Eswatini Women's League
- Founded: 2003; 23 years ago
- Country: Eswatini
- Confederation: CAF
- Number of clubs: 12
- Level on pyramid: 1
- Domestic cup: Women's Ingwenyama Cup
- International cup: CAF Champions League
- Current champions: Nsingizini Hotspurs Ladies F.C. (1st title) (2025–26)
- Most championships: Muchachas FC (7 titles)
- Top scorer: Celiwe Nkambule (155 goals)

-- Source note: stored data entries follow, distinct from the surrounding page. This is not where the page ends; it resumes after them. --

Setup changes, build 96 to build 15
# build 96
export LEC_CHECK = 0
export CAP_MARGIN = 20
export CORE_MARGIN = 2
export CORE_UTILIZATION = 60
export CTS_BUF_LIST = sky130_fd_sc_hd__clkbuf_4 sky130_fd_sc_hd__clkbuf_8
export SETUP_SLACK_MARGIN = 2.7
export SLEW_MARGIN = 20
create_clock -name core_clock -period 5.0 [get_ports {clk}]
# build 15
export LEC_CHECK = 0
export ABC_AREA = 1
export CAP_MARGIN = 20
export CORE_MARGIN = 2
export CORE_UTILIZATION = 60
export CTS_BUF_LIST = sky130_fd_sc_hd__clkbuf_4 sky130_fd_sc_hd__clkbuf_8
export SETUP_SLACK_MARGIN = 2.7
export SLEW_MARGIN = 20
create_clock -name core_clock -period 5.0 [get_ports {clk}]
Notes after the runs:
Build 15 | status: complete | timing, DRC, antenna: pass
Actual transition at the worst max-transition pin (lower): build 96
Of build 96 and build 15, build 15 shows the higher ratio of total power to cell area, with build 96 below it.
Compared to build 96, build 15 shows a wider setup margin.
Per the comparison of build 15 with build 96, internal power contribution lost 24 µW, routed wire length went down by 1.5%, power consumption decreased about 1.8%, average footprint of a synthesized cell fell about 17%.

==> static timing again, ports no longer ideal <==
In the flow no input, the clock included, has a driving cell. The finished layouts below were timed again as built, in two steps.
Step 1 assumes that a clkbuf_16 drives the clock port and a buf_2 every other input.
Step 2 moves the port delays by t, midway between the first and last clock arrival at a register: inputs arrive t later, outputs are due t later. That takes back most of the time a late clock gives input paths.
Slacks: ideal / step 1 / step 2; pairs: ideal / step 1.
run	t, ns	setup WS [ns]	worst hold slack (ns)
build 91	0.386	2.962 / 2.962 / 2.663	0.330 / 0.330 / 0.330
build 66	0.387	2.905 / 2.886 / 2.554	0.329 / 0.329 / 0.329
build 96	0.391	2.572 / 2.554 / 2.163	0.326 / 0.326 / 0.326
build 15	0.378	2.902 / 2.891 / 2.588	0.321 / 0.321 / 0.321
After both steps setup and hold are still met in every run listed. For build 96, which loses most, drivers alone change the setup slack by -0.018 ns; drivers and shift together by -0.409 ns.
Context: an optimization exercise on an open-source flow, tuned for small area, a short achievable clock period and few clock cycles. The choices shown serve that exercise and are no tape-out recipe.
Where RTL was checked, it was by simulation tests only, not by an equivalence proof against the original.
Power is estimated from default activity; no workload was simulated.

main:
==> module pe_rd_bit, before the edit <==
module pe_rd_bit (input wire [7:0] a, input wire v, output wire y);
    assign y = v & (a == 8'd30);
endmodule
==> module processing_element_avalon_interface, before the edit <==
module processing_element_avalon_interface (
    input csi_clockreset_clk,
    input csi_clockreset_reset_n,
    input [7:0] avs_s1_address,
    input avs_s1_read,
    input avs_s1_write,
    input [31:0] avs_s1_writedata,
    output reg [31:0] avs_s1_readdata
);
    wire clk = csi_clockreset_clk;
    wire rst = ~csi_clockreset_reset_n;
    wire [7:0] a = avs_s1_address;
    reg       wr_v;
    reg [4:0] wr_a;
    reg [7:0] wr_d;
    always @(posedge clk) begin
        wr_v <= ~rst & avs_s1_write & (a < 8'd18);
        wr_a <= a[4:0];
        wr_d <= avs_s1_writedata[7:0];
    end
    reg [7:0] img [0:8];
    reg [7:0] filt [0:8];
    reg start;
    wire [7:0] din = rst ? 8'd0 : wr_d;
    wire live = wr_v;
    wire [8:0] sel_x, sel_w;
    reg  [7:0] xs, ws;
    integer k;
    genvar i;
    generate
        for (i = 0; i < 9; i = i + 1) begin : g_op
            assign sel_x[i] = live & (wr_a == i);
            assign sel_w[i] = live & (wr_a == i + 9);
            always @(posedge clk)
                if (rst | sel_x[i]) img[i] <= din;
            always @(posedge clk)
                if (rst | sel_w[i]) filt[i] <= din;
        end
    endgenerate
    always @(*) begin
        xs = 8'd0;
        ws = 8'd0;
        for (k = 0; k < 9; k = k + 1) begin
            if (sel_x[k] | sel_w[k]) begin
                xs = xs | img[k];
                ws = ws | filt[k];
            end
        end
    end
    wire is_x = |sel_x;
    wire [7:0] old_v   = is_x ? xs : ws;
    wire [7:0] other_v = is_x ? ws : xs;
    wire [8:0] delta = {wr_d[7], wr_d} - {old_v[7], old_v};
    always @(posedge clk)
        if (rst) start <= 1'b0;
        else if (avs_s1_write & (a == 8'd18)) start <= avs_s1_writedata[0];
    reg [8:0] d_q;
    reg [7:0] o_q;
    reg [18:0] acc;
    wire [18:0] sum;
    always @(posedge clk) begin
        d_q <= delta;
        o_q <= other_v & {8{~rst}};
    end
    pe_mac_tree mac (
        .d(d_q),
        .o(o_q),
        .acc(acc),
        .sum(sum)
    );
    always @(posedge clk)
        if (rst) acc <= 19'd0;
        else acc <= sum;
    wire [31:0] result = {{13{acc[18]}}, acc};
    wire [18:0] rd_sum;
    genvar b;
    generate
        for (b = 0; b < 19; b = b + 1) begin : g_rd
            pe_rd_bit rd (.a(a), .v(acc[b]), .y(rd_sum[b]));
        end
    endgenerate
    wire rd_done = (a == 8'd31) & start;
    always @(*)
        avs_s1_readdata = {{13{rd_sum[18]}}, rd_sum[18:1], rd_sum[0] | rd_done};
endmodule
Background: an optimization exercise with open tools, aiming at small area. Do not read the settings as production practice. At most, simulation tests tie the RTL to the original design; equivalence was not proved. Power is estimated from default activity; no workload was simulated.

==> inputs of job 4349 <==
Design float_multiply, start of the top module:
module float_multiply (clk, reset, IN1, IN2, OUT);
input clk, reset;
input [31:0] IN1, IN2;
output [31:0] OUT;
reg [31:0] X1;
reg [31:0] X2;
reg [2:0]  stage;
reg [25:0] acc;    
reg        cf;     
wire changed = (IN1 != X1) || (IN2 != X2);
wire st0 = (stage == 3'd0);
wire st7 = (stage == 3'd7);
reg [3:0] digit;
always @(*) begin
    case (stage)
        3'd1: digit = X2[3:0];
        3'd2: digit = X2[7:4];
        3'd3: digit = X2[11:8];
        3'd4: digit = X2[15:12];
        3'd5: digit = X2[19:16];
        default: digit = {1'b1, X2[22:20]};
    endcase
end
wire [23:0] ma = {1'b1, X1[22:0]};
wire [23:0] pp0 = ma & {24{digit[0]}};
wire [23:0] pp1 = ma & {24{digit[1]}};
wire [23:0] pp2 = ma & {24{digit[2]}};
wire [23:0] pp3 = ma & {24{digit[3]}};
wire fs0;
wire fc0;
wire fs1;
wire fc1;
wire fs2;
wire fc2;
wire hs0;
wire hc0;
wire fs3;
wire fc3;
wire hs1;
wire hc1;
wire fs4;
wire fc4;
wire hs2;
wire hc2;
wire fs5;
wire fc5;
wire hs3;
wire hc3;
wire fs6;
wire fc6;
wire hs4;
wire hc4;
wire fs7;
wire fc7;
wire hs5;
wire hc5;
wire fs8;
wire fc8;
wire hs6;
wire hc6;
wire fs9;
wire fc9;
wire fs10;
wire fc10;
wire fs11;
wire fc11;
wire hs7;
wire hc7;
wire fs12;
wire fc12;
wire hs8;
wire hc8;
wire fs13;
wire fc13;
wire hs9;
wire hc9;
wire fs14;
wire fc14;
wire hs10;
wire hc10;
wire fs15;
wire fc15;
wire hs11;
wire hc11;
wire fs16;
wire fc16;
wire hs12;
wire hc12;
wire fs17;
wire fc17;
wire hs13;
wire hc13;
wire fs18;
wire fc18;
wire hs14;
wire hc14;
wire fs19;
wire fc19;
wire hs15;
wire hc15;
wire fs20;
wire fc20;
wire hs16;
wire hc16;
wire fs21;
wire fc21;
wire hs17;
wire hc17;
wire fs22;
wire fc22;
wire hs18;
wire hc18;
wire fs23;
wire fc23;
wire hs19;
wire hc19;
wire fs24;
wire fc24;
wire fs25;
wire fc25;
wire fs26;
wire fc26;
wire fs27;
wire fc27;
wire fs28;
wire fc28;
wire fs29;
wire fc29;
wire fs30;
wire fc30;
wire fs31;
wire fc31;
wire fs32;
wire fc32;
wire fs33;
wire fc33;
wire fs34;
wire fc34;
wire fs35;
wire fc35;
wire fs36;
wire fc36;
wire fs37;
wire fc37;
wire fs38;
wire fc38;
wire fs39;
wire fc39;
wire fs40;
wire fc40;
wire fs41;
wire fc41;
wire fs42;
wire fc42;
wire fs43;
wire fc43;
wire fs44;
wire fc44;
wire fs45;
wire fc45;
wire fs46;
wire fc46;
wire fs47;
wire fc47;
  ...
make LEC_CHECK=0 CAP_MARGIN=20 CORE_MARGIN=2 CORE_UTILIZATION=50 CTS_BUF_LIST=sky130_fd_sc_hd__clkbuf_8 SLEW_MARGIN=20 SYNTH_HIERARCHICAL=1 finish   # period 10.0 ns
run.sh (not shown) runs the stock make flow with config.mk's settings and CLKGATE_MAP_FILE= SYNTH_SCRIPT=/design/flow/synth_recipe.tcl, a recipe that flattens the netlist after the stock synthesis.
==> job 7816: changes against job 4349 <==
--- a/flow/design.v
+++ b/flow/design.v
@@ -415,14 +415,64 @@
     end else if (!st7) begin
         acc <= sum[27:2];
         cf <= cf_n;
     end
 end
-wire [25:0] t = acc + {cf, 12'd0};
-wire p47 = t[25];
-wire [22:0] v = p47 ? t[24:2] : t[23:1];
-wire rb = p47 ? t[1] : t[0];
-wire [22:0] frac = v + rb;
-wire [7:0] expo = X1[30:23] + X2[30:23] + 8'd129 + p47;
+wire p47 = acc[25] ^ (cf & (&acc[24:12]));
+wire [25:0] u;
+wire [26:0] uc;
+wire np47 = ~p47;
+ha u_t0 (.a(acc[0]), .b(np47), .s(u[0]), .co(uc[1]));
+fa u_t1 (.a(acc[1]), .b(p47), .c(uc[1]), .s(u[1]), .co(uc[2]));
+ha u_t2 (.a(acc[2]), .b(uc[2]), .s(u[2]), .co(uc[3]));
+ha u_t3 (.a(acc[3]), .b(uc[3]), .s(u[3]), .co(uc[4]));
+ha u_t4 (.a(acc[4]), .b(uc[4]), .s(u[4]), .co(uc[5]));
+ha u_t5 (.a(acc[5]), .b(uc[5]), .s(u[5]), .co(uc[6]));
+ha u_t6 (.a(acc[6]), .b(uc[6]), .s(u[6]), .co(uc[7]));
+ha u_t7 (.a(acc[7]), .b(uc[7]), .s(u[7]), .co(uc[8]));
+ha u_t8 (.a(acc[8]), .b(uc[8]), .s(u[8]), .co(uc[9]));
+ha u_t9 (.a(acc[9]), .b(uc[9]), .s(u[9]), .co(uc[10]));
+ha u_t10 (.a(acc[10]), .b(uc[10]), .s(u[10]), .co(uc[11]));
+ha u_t11 (.a(acc[11]), .b(uc[11]), .s(u[11]), .co(uc[12]));
+fa u_t12 (.a(acc[12]), .b(cf), .c(uc[12]), .s(u[12]), .co(uc[13]));
+ha u_t13 (.a(acc[13]), .b(uc[13]), .s(u[13]), .co(uc[14]));
+ha u_t14 (.a(acc[14]), .b(uc[14]), .s(u[14]), .co(uc[15]));
+ha u_t15 (.a(acc[15]), .b(uc[15]), .s(u[15]), .co(uc[16]));
+ha u_t16 (.a(acc[16]), .b(uc[16]), .s(u[16]), .co(uc[17]));
+ha u_t17 (.a(acc[17]), .b(uc[17]), .s(u[17]), .co(uc[18]));
+ha u_t18 (.a(acc[18]), .b(uc[18]), .s(u[18]), .co(uc[19]));
+ha u_t19 (.a(acc[19]), .b(uc[19]), .s(u[19]), .co(uc[20]));
+ha u_t20 (.a(acc[20]), .b(uc[20]), .s(u[20]), .co(uc[21]));
+ha u_t21 (.a(acc[21]), .b(uc[21]), .s(u[21]), .co(uc[22]));
+ha u_t22 (.a(acc[22]), .b(uc[22]), .s(u[22]), .co(uc[23]));
+ha u_t23 (.a(acc[23]), .b(uc[23]), .s(u[23]), .co(uc[24]));
+ha u_t24 (.a(acc[24]), .b(uc[24]), .s(u[24]), .co(uc[25]));
+ha u_t25 (.a(acc[25]), .b(uc[25]), .s(u[25]), .co(uc[26]));
+wire [22:0] frac = p47 ? u[24:2] : u[23:1];
+wire [7:0] ex = X1[30:23];
+wire [7:0] ey = X2[30:23];
+wire [7:0] es;
+wire [8:0] ec;
+assign ec[0] = p47;
+fa u_e0 (.a(ex[0]), .b(ey[0]), .c(ec[0]), .s(es[0]), .co(ec[1]));
+fa u_e1 (.a(ex[1]), .b(ey[1]), .c(ec[1]), .s(es[1]), .co(ec[2]));
+fa u_e2 (.a(ex[2]), .b(ey[2]), .c(ec[2]), .s(es[2]), .co(ec[3]));
+fa u_e3 (.a(ex[3]), .b(ey[3]), .c(ec[3]), .s(es[3]), .co(ec[4]));
+fa u_e4 (.a(ex[4]), .b(ey[4]), .c(ec[4]), .s(es[4]), .co(ec[5]));
+fa u_e5 (.a(ex[5]), .b(ey[5]), .c(ec[5]), .s(es[5]), .co(ec[6]));
+fa u_e6 (.a(ex[6]), .b(ey[6]), .c(ec[6]), .s(es[6]), .co(ec[7]));
+fa u_e7 (.a(ex[7]), .b(ey[7]), .c(ec[7]), .s(es[7]), .co(ec[8]));
+wire [7:0] ei;
+wire [8:0] eic;
+assign eic[0] = 1'b1;
+ha u_ei0 (.a(es[0]), .b(eic[0]), .s(ei[0]), .co(eic[1]));
+ha u_ei1 (.a(es[1]), .b(eic[1]), .s(ei[1]), .co(eic[2]));
+ha u_ei2 (.a(es[2]), .b(eic[2]), .s(ei[2]), .co(eic[3]));
+ha u_ei3 (.a(es[3]), .b(eic[3]), .s(ei[3]), .co(eic[4]));
+ha u_ei4 (.a(es[4]), .b(eic[4]), .s(ei[4]), .co(eic[5]));
+ha u_ei5 (.a(es[5]), .b(eic[5]), .s(ei[5]), .co(eic[6]));
+ha u_ei6 (.a(es[6]), .b(eic[6]), .s(ei[6]), .co(eic[7]));
+ha u_ei7 (.a(es[7]), .b(eic[7]), .s(ei[7]), .co(eic[8]));
+wire [7:0] expo = {~ei[7], ei[6:0]};
 wire zero = (X1[30:0] == 31'd0) || (X2[30:0] == 31'd0);
 assign OUT = (st7 && !zero) ? {X1[31] ^ X2[31], expo, frac} : 32'd0;
 endmodule
==> flow/flow/run.sh (new file) <==
#!/bin/bash
# Standard layout, with the port buffers made from the smallest buffer cell.
set -euo pipefail
bash standard.sh BUFFER_PORTS_ARGS="-buffer_cell sky130_fd_sc_hd__buf_1" finish > flow.log 2>&1
==> flow/standard.sh (new file) <==
#!/bin/bash
# synth_recipe.tcl (not shown) runs the flow's synth.tcl, then flattens the netlist and writes it again
# the make line also repeats each setting of config.mk as NAME=value (left out here)
make -C /OpenROAD-flow-scripts/flow DESIGN_CONFIG=/design/flow/config.mk WORK_HOME=/design/flow/orfs CLKGATE_MAP_FILE= SYNTH_SCRIPT=/design/flow/synth_recipe.tcl "${@:-finish}"
removed: flow/run.sh
==> notes.md <==
	job 7816	job 4349
Leak pwr	0.003542 uW	0.003833 uW
Switch Pwr	1097 uW	1203 uW
Area of the die	0.01712 sq mm	0.01895 sq mm
Initial drt markers	339	454
Stages on the worst setup path	31	26
PnR Total Power	2563 uW	2638 uW
Die W	130.9 microns	137.7 microns
Share of the synthesized area in compound gates (AO/OA/AOI/OAI)	0.02644	0.08391
Worst Setup Path Type	reg2out	reg2reg
Cell taking the most area after synthesis	sky130_fd_sc_hd__fa_1	sky130_fd_sc_hd__edfxtp_1
Detailed-routed wire length on met3	756 microns	1.101 mm
FP Rows	46	48
Worst slack after detailed placement	1.187 ns	1.156 ns
Inverter count	13	16
Status	timing/DRC/antenna clean	timing/DRC/antenna clean
Library cell appearing most often on the critical path	sky130_fd_sc_hd__ha_1	sky130_fd_sc_hd__fa_1
Die extent in y	130.9 microns	137.7 microns
Switching part of the total	0.4281	0.4561
Worst setup EP type	primary output	register
Worst-margin pin slew	1.033 ns	0.9480 ns
Final clock skew	0.01930 ns	0.01524 ns
Post-layout minimum cycle time	9.221 ns	8.934 ns
Met1 track demand over resource	0.3426	0.3639
Met2 track utilization from global routing	0.3851	0.4292
Cell Count Post-Placement	951	1,143
Final GP Congestion	0.9238	0.8931
Most common library cell in the layout ignoring fill and taps	sky130_fd_sc_hd__fa_1	sky130_fd_sc_hd__clkdlybuf4s50_1
Function not checked in job 4349: the RTL went through the layout flow alone.

## port drivers added, routing unchanged
The results above use ideal ports. As a check the final layouts listed here were re-extracted and re-timed, cells and wires unchanged. Step 1 (the two cells are an assumption about what drives the block):
set clk [get_ports {clk}]
set_driving_cell -lib_cell sky130_fd_sc_hd__clkbuf_16 $clk
set_driving_cell -lib_cell sky130_fd_sc_hd__buf_2 [delete_from_list [all_inputs] $clk]
Step 2 adds t to the input delays and takes it off the output delays; t is the mean of the earliest and latest rising clock arrival at the registers after step 1. Input paths then give back, and output paths get back, about the clock's delay inside the block. Three values: ideal ports, drivers, drivers and shift; two values: the first two.
run | shift t [ns] | slack for setup (ns) | pins driven straight from the clock port
job 4349 | 0.429 | 1.066 / 1.066 / 1.066 | 1
job 7816 | 0.428 | 0.779 / 0.740 / 1.168 | 1
After both steps every run listed still meets setup and hold.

= Eswatini Women's League =

Highest division of league competition for Eswatini women's football

The Eswatini Women's League is the highest level of league competition for women's football in Eswatini. It is the women's equivalent of the men's Premier League of Eswatini.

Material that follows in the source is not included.